Brian’s Reflection: Tuesday, August 3, 2010



Day and Night

Through my heart's palace Thoughts unnumbered throng;
And there, most quiet and, as a child, most wise,
High-throned you sit, and gracious. All day long
Great Hopes gold-armoured, jester Fantasies,
And pilgrim Dreams, and little beggar Sighs,
Bow to your benediction, go their way.
And the grave jewelled courtier Memories
Worship and love and tend you, all the day.

But when I sleep, and all my thoughts go straying,
When the high session of the day is ended,
And darkness comes; then, with the waning light,
By lilied maidens on your way attended,
Proud from the wonted throne, superbly swaying,
You, like a queen, pass out into the night.

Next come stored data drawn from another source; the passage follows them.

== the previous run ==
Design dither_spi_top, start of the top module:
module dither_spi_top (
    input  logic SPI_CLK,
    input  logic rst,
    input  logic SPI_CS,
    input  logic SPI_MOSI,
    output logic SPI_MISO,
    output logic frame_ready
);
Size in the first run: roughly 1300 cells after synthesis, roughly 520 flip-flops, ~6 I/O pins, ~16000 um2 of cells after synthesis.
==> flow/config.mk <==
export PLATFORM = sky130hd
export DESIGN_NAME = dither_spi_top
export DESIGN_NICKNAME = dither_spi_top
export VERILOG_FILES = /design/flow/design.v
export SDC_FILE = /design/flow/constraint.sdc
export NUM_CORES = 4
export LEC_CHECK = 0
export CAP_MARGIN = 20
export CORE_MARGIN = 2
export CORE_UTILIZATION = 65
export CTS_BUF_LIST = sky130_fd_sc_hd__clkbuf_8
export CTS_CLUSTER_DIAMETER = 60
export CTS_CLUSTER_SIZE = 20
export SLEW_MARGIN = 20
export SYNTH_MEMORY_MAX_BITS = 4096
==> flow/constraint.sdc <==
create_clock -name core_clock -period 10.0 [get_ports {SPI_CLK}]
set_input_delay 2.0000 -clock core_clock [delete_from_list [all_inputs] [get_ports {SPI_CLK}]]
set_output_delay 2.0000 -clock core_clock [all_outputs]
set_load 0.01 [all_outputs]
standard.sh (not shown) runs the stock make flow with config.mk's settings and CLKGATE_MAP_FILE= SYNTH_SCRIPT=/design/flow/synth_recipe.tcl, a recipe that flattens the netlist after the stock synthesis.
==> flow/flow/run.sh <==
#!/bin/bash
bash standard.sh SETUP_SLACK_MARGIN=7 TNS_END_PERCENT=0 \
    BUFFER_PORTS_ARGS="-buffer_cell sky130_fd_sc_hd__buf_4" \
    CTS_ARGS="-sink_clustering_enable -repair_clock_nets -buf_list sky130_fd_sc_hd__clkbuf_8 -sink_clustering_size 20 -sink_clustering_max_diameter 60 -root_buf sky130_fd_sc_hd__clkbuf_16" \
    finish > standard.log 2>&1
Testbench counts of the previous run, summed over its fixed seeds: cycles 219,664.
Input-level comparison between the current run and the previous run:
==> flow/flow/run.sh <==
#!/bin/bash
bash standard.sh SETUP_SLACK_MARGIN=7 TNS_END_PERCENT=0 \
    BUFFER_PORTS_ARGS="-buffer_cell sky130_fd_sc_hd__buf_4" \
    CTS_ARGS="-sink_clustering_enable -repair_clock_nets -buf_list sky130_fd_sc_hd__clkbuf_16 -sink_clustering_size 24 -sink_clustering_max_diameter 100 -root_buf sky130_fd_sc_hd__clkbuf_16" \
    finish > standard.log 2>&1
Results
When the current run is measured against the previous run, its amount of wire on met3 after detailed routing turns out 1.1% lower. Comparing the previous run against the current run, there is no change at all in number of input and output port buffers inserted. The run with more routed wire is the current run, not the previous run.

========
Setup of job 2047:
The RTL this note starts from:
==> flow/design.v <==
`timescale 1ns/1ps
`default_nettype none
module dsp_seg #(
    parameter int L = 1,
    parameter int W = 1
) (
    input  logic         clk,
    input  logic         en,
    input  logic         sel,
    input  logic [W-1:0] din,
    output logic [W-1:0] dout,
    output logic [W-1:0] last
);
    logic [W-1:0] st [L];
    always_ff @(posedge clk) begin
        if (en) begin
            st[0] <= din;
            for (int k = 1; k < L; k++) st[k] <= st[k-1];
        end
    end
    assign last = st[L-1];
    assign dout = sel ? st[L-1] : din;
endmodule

Rupert Brooke, English poet, born on this date,
1887 (died 1915)


Gnostics say that we must “awaken” to the fact of our “essential being”. Which means – and God knows it’s a real challenge to know what anything means in Life! – to become aware that we are One with everything, that our Reality is One with the Mystery we call “God”.

One thing this “means” is that Life will happen. Humans have two things to do at the same time: participate in Life in our “apparent being”, i.e., our material form, and “watch” ourselves doing so.

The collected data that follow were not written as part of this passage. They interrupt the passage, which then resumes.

Context: an optimization exercise on an open-source flow, tuned for small area, a short achievable clock period and few clock cycles per item. The choices shown serve that exercise and are no tape-out recipe.
RTL that was checked went through simulation tests only; none was proved equivalent to the original.

==> cedar: inputs <==
## balance_car_motor_drive
module balance_car_motor_drive (
  input  wire logic        clk_i,
  input  wire logic        rst_ni,
  input  wire logic        cfg_we_i,
  input  wire logic [2:0]  cfg_idx_i,
  input  wire logic [14:0] cfg_data_i,
  input  wire logic        s_axis_tvalid_i,
  output logic             s_axis_tready_o,
  input  wire logic [95:0] s_axis_tdata_i,
  output logic             m_axis_tvalid_o,
  input  wire logic        m_axis_tready_i,
  output logic [31:0]      m_axis_tdata_o
);
clock: 12.0 ns
lec_check: 0
cap_margin: 20
core_margin: 2
core_utilization: 65
place_density: 0.75
setup_slack_margin: 5
slew_margin: 20
synth_hierarchical: 1
synth_minimum_keep_size: 0
run.sh (not shown) runs the stock make flow with config.mk's settings and CLKGATE_MAP_FILE= SYNTH_SCRIPT=/design/flow/synth_recipe.tcl, a recipe that flattens the netlist after the stock synthesis.
==> violet: changes against cedar <==
--- a/flow/design.v
+++ b/flow/design.v
@@ -2348,13 +2348,13 @@
   wire l_51 = 1'b1 ^ l_24 ^ l_25;
   wire l_52 = (1'b1 & l_24) | (1'b1 & l_25) | (l_24 & l_25);
   wire l_53 = 1'b1 ^ l_26;
   wire l_54 = 1'b1 & l_26;
   wire [15:0] l_ra = {1'b1, 1'b1, l_52, l_50, l_48, l_46, l_44, l_42, l_40, l_38, l_36, l_34, l_32, l_30, l_28, l_1};
   wire [15:0] l_rb = {1'b0, l_54, l_53, l_51, l_49, l_47, l_45, l_43, l_41, l_39, l_37, l_35, l_33, l_31, l_29, l_27};
-  assign lsl = 16'(l_ra + l_rb);
+  assign lsl = 16'(l_ra + l_rb + {15'd0, vc});
   wire r_1 = c_3 ^ c_61;
   wire r_2 = c_3 & c_61;
   wire r_3 = c_62 ^ c_63;
   wire r_4 = c_62 & c_63;
   wire r_5 = c_64 ^ c_65;
   wire r_6 = c_64 & c_65;
@@ -2405,13 +2405,13 @@
   wire r_51 = 1'b1 ^ r_24 ^ r_25;
   wire r_52 = (1'b1 & r_24) | (1'b1 & r_25) | (r_24 & r_25);
   wire r_53 = 1'b1 ^ r_26;
   wire r_54 = 1'b1 & r_26;
   wire [15:0] r_ra = {1'b1, 1'b1, r_52, r_50, r_48, r_46, r_44, r_42, r_40, r_38, r_36, r_34, r_32, r_30, r_28, r_1};
   wire [15:0] r_rb = {1'b0, r_54, r_53, r_51, r_49, r_47, r_45, r_43, r_41, r_39, r_37, r_35, r_33, r_31, r_29, r_27};
-  assign rsl = 16'(r_ra + r_rb);
+  assign rsl = 16'(r_ra + r_rb + {15'd0, vc});
 endmodule
 module bcmd_magtree (
   input  wire [15:0] xs,
   input  wire cz,
   output wire [10:0] mag
 );
@@ -2548,70 +2548,69 @@
   assign mag = m_sum[28:18];
 endmodule
 module bcmd_integ (
   input  wire [15:0] ig,
   input  wire [17:0] t,
   input  wire c2,
-  input  wire mneg,
+  input  wire [8:0] nm,
   input  wire mpos,
-  input  wire [7:0] spd,
   input  wire [14:0] lim,
   output wire [15:0] integ
 );
-  wire i_1 = ig[0] ^ t[0];
-  wire i_2 = ig[0] & t[0];
-  wire i_3 = c2 ^ ((mneg & spd[0]) | (mpos & ~spd[0]));
-  wire i_4 = c2 & ((mneg & spd[0]) | (mpos & ~spd[0]));
-  wire i_5, i_6;
-  bcmd_fa u_i_5 (.a(ig[1]), .b(t[1]), .c(((mneg & spd[1]) | (mpos & ~spd[1]))), .s(i_5), .co(i_6));
+  wire i_1 = ig[8] ^ t[8];
+  wire i_2 = ig[8] & t[8];
+  wire i_3 = ig[0] ^ t[0];
+  wire i_4 = ig[0] & t[0];
+  wire i_5 = ig[1] ^ t[1];
+  wire i_6 = ig[1] & t[1];
   wire i_7 = ig[2] ^ t[2];
   wire i_8 = ig[2] & t[2];
   wire i_9 = ig[3] ^ t[3];
   wire i_10 = ig[3] & t[3];
   wire i_11 = ig[4] ^ t[4];
   wire i_12 = ig[4] & t[4];
   wire i_13 = ig[5] ^ t[5];
   wire i_14 = ig[5] & t[5];
   wire i_15 = ig[6] ^ t[6];
   wire i_16 = ig[6] & t[6];
   wire i_17 = ig[7] ^ t[7];
   wire i_18 = ig[7] & t[7];
-  wire i_19, i_20;
-  bcmd_fa u_i_19 (.a(ig[8]), .b(t[8]), .c(~mpos), .s(i_19), .co(i_20));
-  wire i_21 = ig[9] ^ t[9];
-  wire i_22 = ig[9] & t[9];
+  wire i_19 = nm[8] ^ ~mpos ^ 1'b1;
+  wire i_20 = (nm[8] & ~mpos) | (nm[8] & 1'b1) | (~mpos & 1'b1);
+  wire i_21 = ig[9] ^ t[9] ^ 1'b1;
+  wire i_22 = (ig[9] & t[9]) | (ig[9] & 1'b1) | (t[9] & 1'b1);
   wire i_23 = ig[10] ^ t[10];
   wire i_24 = ig[10] & t[10];
   wire i_25 = ig[11] ^ t[11];
   wire i_26 = ig[11] & t[11];
   wire i_27 = ig[12] ^ t[12];
   wire i_28 = ig[12] & t[12];
   wire i_29 = ig[13] ^ t[13];
   wire i_30 = ig[13] & t[13];
   wire i_31 = ig[14] ^ t[14];
   wire i_32 = ig[14] & t[14];
-  wire i_33 = mpos ^ i_1;
-  wire i_34 = mpos & i_1;
+  wire i_33 = c2 ^ nm[0];
+  wire i_34 = c2 & nm[0];
   wire i_35, i_36;
-  bcmd_fa u_i_35 (.a(i_2), .b(i_4), .c(i_5), .s(i_35), .co(i_36));
+  bcmd_fa u_i_35 (.a(nm[1]), .b(i_4), .c(i_5), .s(i_35), .co(i_36));
   wire i_37, i_38;
-  bcmd_fa u_i_37 (.a(((mneg & spd[2]) | (mpos & ~spd[2]))), .b(i_6), .c(i_7), .s(i_37), .co(i_38));
+  bcmd_fa u_i_37 (.a(nm[2]), .b(i_6), .c(i_7), .s(i_37), .co(i_38));
   wire i_39, i_40;
-  bcmd_fa u_i_39 (.a(((mneg & spd[3]) | (mpos & ~spd[3]))), .b(i_8), .c(i_9), .s(i_39), .co(i_40));
+  bcmd_fa u_i_39 (.a(nm[3]), .b(i_8), .c(i_9), .s(i_39), .co(i_40));
   wire i_41, i_42;
-  bcmd_fa u_i_41 (.a(((mneg & spd[4]) | (mpos & ~spd[4]))), .b(i_10), .c(i_11), .s(i_41), .co(i_42));
+  bcmd_fa u_i_41 (.a(nm[4]), .b(i_10), .c(i_11), .s(i_41), .co(i_42));
   wire i_43, i_44;
-  bcmd_fa u_i_43 (.a(((mneg & spd[5]) | (mpos & ~spd[5]))), .b(i_12), .c(i_13), .s(i_43), .co(i_44));
+  bcmd_fa u_i_43 (.a(nm[5]), .b(i_12), .c(i_13), .s(i_43), .co(i_44));
   wire i_45, i_46;
-  bcmd_fa u_i_45 (.a(((mneg & spd[6]) | (mpos & ~spd[6]))), .b(i_14), .c(i_15), .s(i_45), .co(i_46));
+  bcmd_fa u_i_45 (.a(nm[6]), .b(i_14), .c(i_15), .s(i_45), .co(i_46));
   wire i_47, i_48;
-  bcmd_fa u_i_47 (.a(((mneg & spd[7]) | (mpos & ~spd[7]))), .b(i_16), .c(i_17), .s(i_47), .co(i_48));
-  wire i_49 = 1'b1 ^ i_18 ^ i_19;
-  wire i_50 = (1'b1 & i_18) | (1'b1 & i_19) | (i_18 & i_19);
-  wire i_51 = 1'b1 ^ i_20 ^ i_21;
-  wire i_52 = (1'b1 & i_20) | (1'b1 & i_21) | (i_20 & i_21);
+  bcmd_fa u_i_47 (.a(nm[7]), .b(i_16), .c(i_17), .s(i_47), .co(i_48));
+  wire i_49, i_50;
+  bcmd_fa u_i_49 (.a(i_1), .b(i_18), .c(i_19), .s(i_49), .co(i_50));
+  wire i_51, i_52;
+  bcmd_fa u_i_51 (.a(i_2), .b(i_20), .c(i_21), .s(i_51), .co(i_52));
   wire i_53 = 1'b1 ^ i_22 ^ i_23;
   wire i_54 = (1'b1 & i_22) | (1'b1 & i_23) | (i_22 & i_23);
   wire i_55 = 1'b1 ^ i_24 ^ i_25;
   wire i_56 = (1'b1 & i_24) | (1'b1 & i_25) | (i_24 & i_25);
   wire i_57 = 1'b1 ^ i_26 ^ i_27;
   wire i_58 = (1'b1 & i_26) | (1'b1 & i_27) | (i_26 & i_27);
@@ -2908,47 +2907,51 @@
       dec_back = 1'b0;
     end
   end
   logic [16:0] s1_angle;
   logic [18:0] s1_rate;
   logic [15:0] s1_yaw;
-  logic [16:0] s1_sum;
+  logic [12:0] s1_slo;
+  logic [3:0]  s1_lh, s1_rh;
   logic        s1_mneg, s1_mpos, s1_turn, s1_tl, s1_gate, s1_stop;
   always_ff @(posedge clk_i) begin
     if (adv) begin
       s1_angle <= s_axis_tdata_i[16:0];
       s1_rate  <= s_axis_tdata_i[35:17];
       s1_yaw   <= (dec_fwd || dec_back) ? s_axis_tdata_i[51:36] : 16'd0;
-      s1_sum   <= {s_axis_tdata_i[67], s_axis_tdata_i[67:52]}
-                  + {s_axis_tdata_i[83], s_axis_tdata_i[83:68]};
+      s1_slo   <= {1'b0, s_axis_tdata_i[63:52]} + {1'b0, s_axis_tdata_i[79:68]};
+      s1_lh    <= s_axis_tdata_i[67:64];
+      s1_rh    <= s_axis_tdata_i[83:80];
       s1_mneg  <= dec_fwd && !dec_back;
       s1_mpos  <= dec_back && !dec_fwd;
       s1_turn  <= in_cmd[3];
       s1_tl    <= in_cmd[1];
       s1_gate  <= s_axis_tdata_i[94] && !s_axis_tdata_i[93];
       s1_stop  <= s_axis_tdata_i[93];
     end
   end
   logic [35:0] st1_xa, st1_xb;
   logic [15:0] st1_sh;
   bcmd_xtree u_xtree (.a(s1_angle), .r(s1_rate), .kp(bkp_q), .kd(bkd_q),
                       .xan(st1_xa), .xbn(st1_xb));
-  bcmd_shtree u_shtree (.sm(s1_sum), .sh(st1_sh));
+  logic [16:0] st1_sum;
+  assign st1_sum = {{s1_lh[3], s1_lh} + {s1_rh[3], s1_rh} + {4'd0, s1_slo[12]}, s1_slo[11:0]};
+  bcmd_shtree u_shtree (.sm(st1_sum), .sh(st1_sh));
   logic [35:0] s2_xa, s2_xb;
   logic [15:0] s2_sh;
   logic        s2_slnz;
   logic [9:0]  s2_stepl;
   logic [15:0] s2_yaw;
   logic        s2_mneg, s2_mpos, s2_turn, s2_tl, s2_gate, s2_stop;
   always_ff @(posedge clk_i) begin
     if (adv) begin
       s2_xa    <= st1_xa;
       s2_xb    <= st1_xb;
       s2_sh    <= st1_sh;
-      s2_slnz  <= s1_sum[7:0] != 8'd0;
-      s2_stepl <= bcmd_pkg::step_of(s1_sum);
+      s2_slnz  <= s1_slo[7:0] != 8'd0;
+      s2_stepl <= bcmd_pkg::step_of(st1_sum);
       s2_yaw   <= s1_yaw;
       s2_mneg  <= s1_mneg;
       s2_mpos  <= s1_mpos;
       s2_turn  <= s1_turn;
       s2_tl    <= s1_tl;
       s2_gate  <= s1_gate;
@@ -2987,30 +2990,31 @@
   end
   logic [19:0] s3_bal;
   logic        s3_bc;
   logic [17:0] s3_ft;
   logic        s3_fc;
   logic [15:0] s3_yaw;
-  logic        s3_mneg, s3_mpos, s3_gate, s3_stop;
+  logic [8:0]  s3_nm;
+  logic        s3_mpos, s3_gate, s3_stop;
   always_ff @(posedge clk_i) begin
     if (adv) begin
       s3_bal  <= st2_x[35:16];
       s3_ft   <= st2_tn;
       s3_fc   <= st2_tn[17] && s2_slnz;
       s3_bc   <= st2_x[35] && (st2_x[15:0] != 16'd0);
       s3_yaw  <= s2_yaw;
-      s3_mneg <= s2_mneg;
+      s3_nm   <= s2_mneg ? {1'b0, drv_spd_q} : s2_mpos ? 9'd256 - {1'b0, drv_spd_q} : 9'd0;
       s3_mpos <= s2_mpos;
       s3_gate <= s2_gate;
       s3_stop <= s2_stop;
     end
   end
   logic [15:0] integ_q;
   logic [15:0] st3_integ;
-  bcmd_integ u_integ (.ig(integ_q), .t(s3_ft), .c2(s3_fc), .mneg(s3_mneg),
-                      .mpos(s3_mpos), .spd(drv_spd_q), .lim(int_lim_q), .integ(st3_integ));
+  bcmd_integ u_integ (.ig(integ_q), .t(s3_ft), .c2(s3_fc), .nm(s3_nm), .mpos(s3_mpos),
+                      .lim(int_lim_q), .integ(st3_integ));
   always_ff @(posedge clk_i or negedge rst_ni) begin
     if (!rst_ni) begin
       integ_q <= '0;
     end else if (adv && v3_q) begin
       integ_q <= s3_stop ? 16'd0 : st3_integ;
     end
@@ -3068,39 +3072,36 @@
   logic [15:0] st5_lsl, st5_rsl;
   bcmd_mixsum u_mix (.ta(s5_ta), .tb(s5_tb), .c8(s5_c8), .nz(s5_nz), .bal(s5_bal), .bc(s5_bc),
                      .mag(s5_mag), .s(s5_s), .vc(st5_vc), .hp1(st5_hp1), .h0(st5_h0),
                      .hm1(st5_hm1), .hm2(st5_hm2), .hm3(st5_hm3), .hneg(st5_hneg),
                      .lsl(st5_lsl), .rsl(st5_rsl));
   logic [15:0] s6_lsl, s6_rsl;
-  logic        s6_vc, s6_hp1, s6_h0, s6_hm1, s6_hm2, s6_hm3, s6_hneg, s6_gate;
+  logic        s6_hp1, s6_h0, s6_hm1, s6_hm2, s6_hm3, s6_hneg, s6_gate;
   always_ff @(posedge clk_i) begin
     if (adv) begin
       s6_lsl  <= st5_lsl;
       s6_rsl  <= st5_rsl;
-      s6_vc   <= st5_vc;
       s6_hp1  <= st5_hp1;
       s6_h0   <= st5_h0;
       s6_hm1  <= st5_hm1;
       s6_hm2  <= st5_hm2;
       s6_hm3  <= st5_hm3;
       s6_hneg <= st5_hneg;
       s6_gate <= s5_gate;
     end
   end
-  function automatic logic [13:0] drive(input logic [15:0] sl, input logic vc,
+  function automatic logic [13:0] drive(input logic [15:0] sl,
                                         input logic hp1, input logic h0, input logic hm1,
                                         input logic hm2, input logic hm3, input logic hneg,
                                         input logic [12:0] pl, input logic on);
-    logic [13:0] lo1;
     logic [12:0] lo;
     logic [2:0]  c;
     logic        is0, ism1, neg;
     logic [13:0] lp;
-    lo1  = {1'b0, sl[12:0]} + {13'd0, vc};
-    lo   = lo1[12:0];
-    c    = sl[15:13] + {2'd0, lo1[13]};
+    lo   = sl[12:0];
+    c    = sl[15:13];
     is0  = (c == 3'b111 && hp1) || (c == 3'b000 && h0) || (c == 3'b001 && hm1) ||
            (c == 3'b010 && hm2);
     ism1 = (c == 3'b111 && h0) || (c == 3'b000 && hm1) || (c == 3'b001 && hm2) ||
            (c == 3'b010 && hm3);
     neg  = hneg && !(hm1 && c == 3'b010);
     lp   = {1'b0, lo} + {1'b0, pl};
@@ -3115,15 +3116,15 @@
     end else begin
       drive[12:0] = pl;
       drive[13]   = neg || (pl == 13'd0);
     end
   endfunction
   logic [27:0] st6_res;
-  assign st6_res = {drive(s6_rsl, s6_vc, s6_hp1, s6_h0, s6_hm1, s6_hm2, s6_hm3, s6_hneg,
+  assign st6_res = {drive(s6_rsl, s6_hp1, s6_h0, s6_hm1, s6_hm2, s6_hm3, s6_hneg,
                           pwm_lim_q, s6_gate),
-                    drive(s6_lsl, s6_vc, s6_hp1, s6_h0, s6_hm1, s6_hm2, s6_hm3, s6_hneg,
+                    drive(s6_lsl, s6_hp1, s6_h0, s6_hm1, s6_hm2, s6_hm3, s6_hneg,
                           pwm_lim_q, s6_gate)};
   logic exit_v, take;
   assign exit_v = v6_q && adv;
   assign take   = ovalid_q && m_axis_tready_i;
   always_ff @(posedge clk_i or negedge rst_ni) begin
     if (!rst_ni) begin
CORE_UTILIZATION = 55   (was 65)
PLACE_DENSITY = 0.65   (was 0.75)
==> delta: changes against cedar <==
CORE_UTILIZATION = 75   (was 65)
PLACE_DENSITY = 0.85   (was 0.75)
==> comparison table <==
item	cedar	delta	violet
Run status	no timing/DRC/antenna violations	no timing/DRC/antenna violations	no timing/DRC/antenna violations
Basic-gate share of the synthesized area counting and, or, nand and nor cells	12.11%	12.11%	-
Final Net Count	7731	7729	7704
Synthesized-area fraction occupied by adder cells	37.08%	37.08%	-
Data required time of the worst path	12.36 ns	12.42 ns	12.43 ns
Startpoint of the lowest-slack register-to-register path	s6_vc	s6_vc	s5_ta[9]
Multi-input combinational area share	60.79%	60.97%	59.91%
Detailed route wirelength on metal3	12.39 mm	15.23 mm	10.55 mm
Row count	120	112	130
Fraction of layout cells with a size suffix above 1	7.007%	7.074%	7.350%
Area share of the largest cell type after synthesis	25.93%	25.93%	-
Slowest stage delay, CP	0.58 ns	0.54 ns	0.40 ns
XOR/XNOR share of the synthesized area	2.977%	2.977%	-
Testbench counts of cedar, summed over its fixed seeds: cycles 3,264, items 3,200.
Testbench counts of delta, summed over its fixed seeds: cycles 3,264, items 3,200.
Only the layout flow was run in violet; the RTL was not checked for function there.

[what the ideal ports hide]
How much do the figures lean on ideal ports? The routed layouts below were timed once more, with nothing changed but the port constraints. Step 1 sets driving cells, clkbuf_16 on the clock port and buf_2 on the other inputs (assumed; they add their load-dependent delay and slew). Step 2, shift: input delay + t, output delay - t, t = (earliest + latest rising clock arrival at the registers) / 2. This alone moves slack from input paths to output paths. Three values: no drivers, after step 1, after step 2; two values: the first two.
run	shift t [ns]	setup WS [ns]	worst slew at a driven data input, ns
cedar	0.736	6.882 / 6.882 / 6.335	0.14
violet	0.768	6.941 / 6.941 / 6.941	0.14
delta	0.754	6.772 / 6.772 / 6.155	0.12
After both steps setup and hold are still met in every run listed. The setup slack of delta, which loses most, moves by 0.000 ns with the drivers and by -0.617 ns with both steps.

There is a certain calmness, a certain majesty, a certain dignity about the procession of our days. I am beginning to experience it more and more – though why I am not quite certain. Is it because in part this is what happens as one ages, both chronologically and emotionally, etc? I think so – but I guess that this does not happen unless we really take the time to be open and to learn this Path.

I am besotted with Rupert Brooke! Before I die, I want Dennis and I to make a “pilgrimage” to the Greek island of Skyros where, at the age of 27, Brooke died and was buried there in a lemon grove. I’ve told Dennis that I want my ashes to be scattered in Firenze and Montfort – but I think I will revise that and have a bit taken to Skyros!

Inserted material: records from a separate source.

Source: an optimization exercise on an open RTL-to-GDS flow (aim: small area and few clock cycles per item). Production flows keep margins and buffers that such runs may drop.
The RTL was checked by simulation tests, not by an equivalence proof against the original design.
Power is estimated from default activity; no workload was simulated.

===== flow/config.mk =====
export PLATFORM = sky130hd
export DESIGN_NAME = view_tag_record_scanner
export DESIGN_NICKNAME = view_tag_record_scanner
export VERILOG_FILES = /design/flow/design.v
export SDC_FILE = /design/flow/constraint.sdc
export NUM_CORES = 4
export LEC_CHECK = 0
export CAP_MARGIN = 20
export CORE_MARGIN = 2
export CORE_UTILIZATION = 40
export SLEW_MARGIN = 20

===== flow/constraint.sdc =====
create_clock -name core_clock -period 5.0 [get_ports {clk_i}]
set_input_delay 1.0000 -clock core_clock [delete_from_list [all_inputs] [get_ports {clk_i}]]
set_output_delay 1.0000 -clock core_clock [all_outputs]
set_load 0.01 [all_outputs]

Rupert has, for me, caught in this poem the calm “procession” of Day and Night, of Life. With whatever enthusiasm we live Life “here” – and the Gnostics would say that it should be lived enthusiastically in the present moment! – it is deeply enhanced against the backdrop of Day “most wise” on her throne and “like a queen” passing “out into the night”.

This, I think, is what is meant by “resting in God”.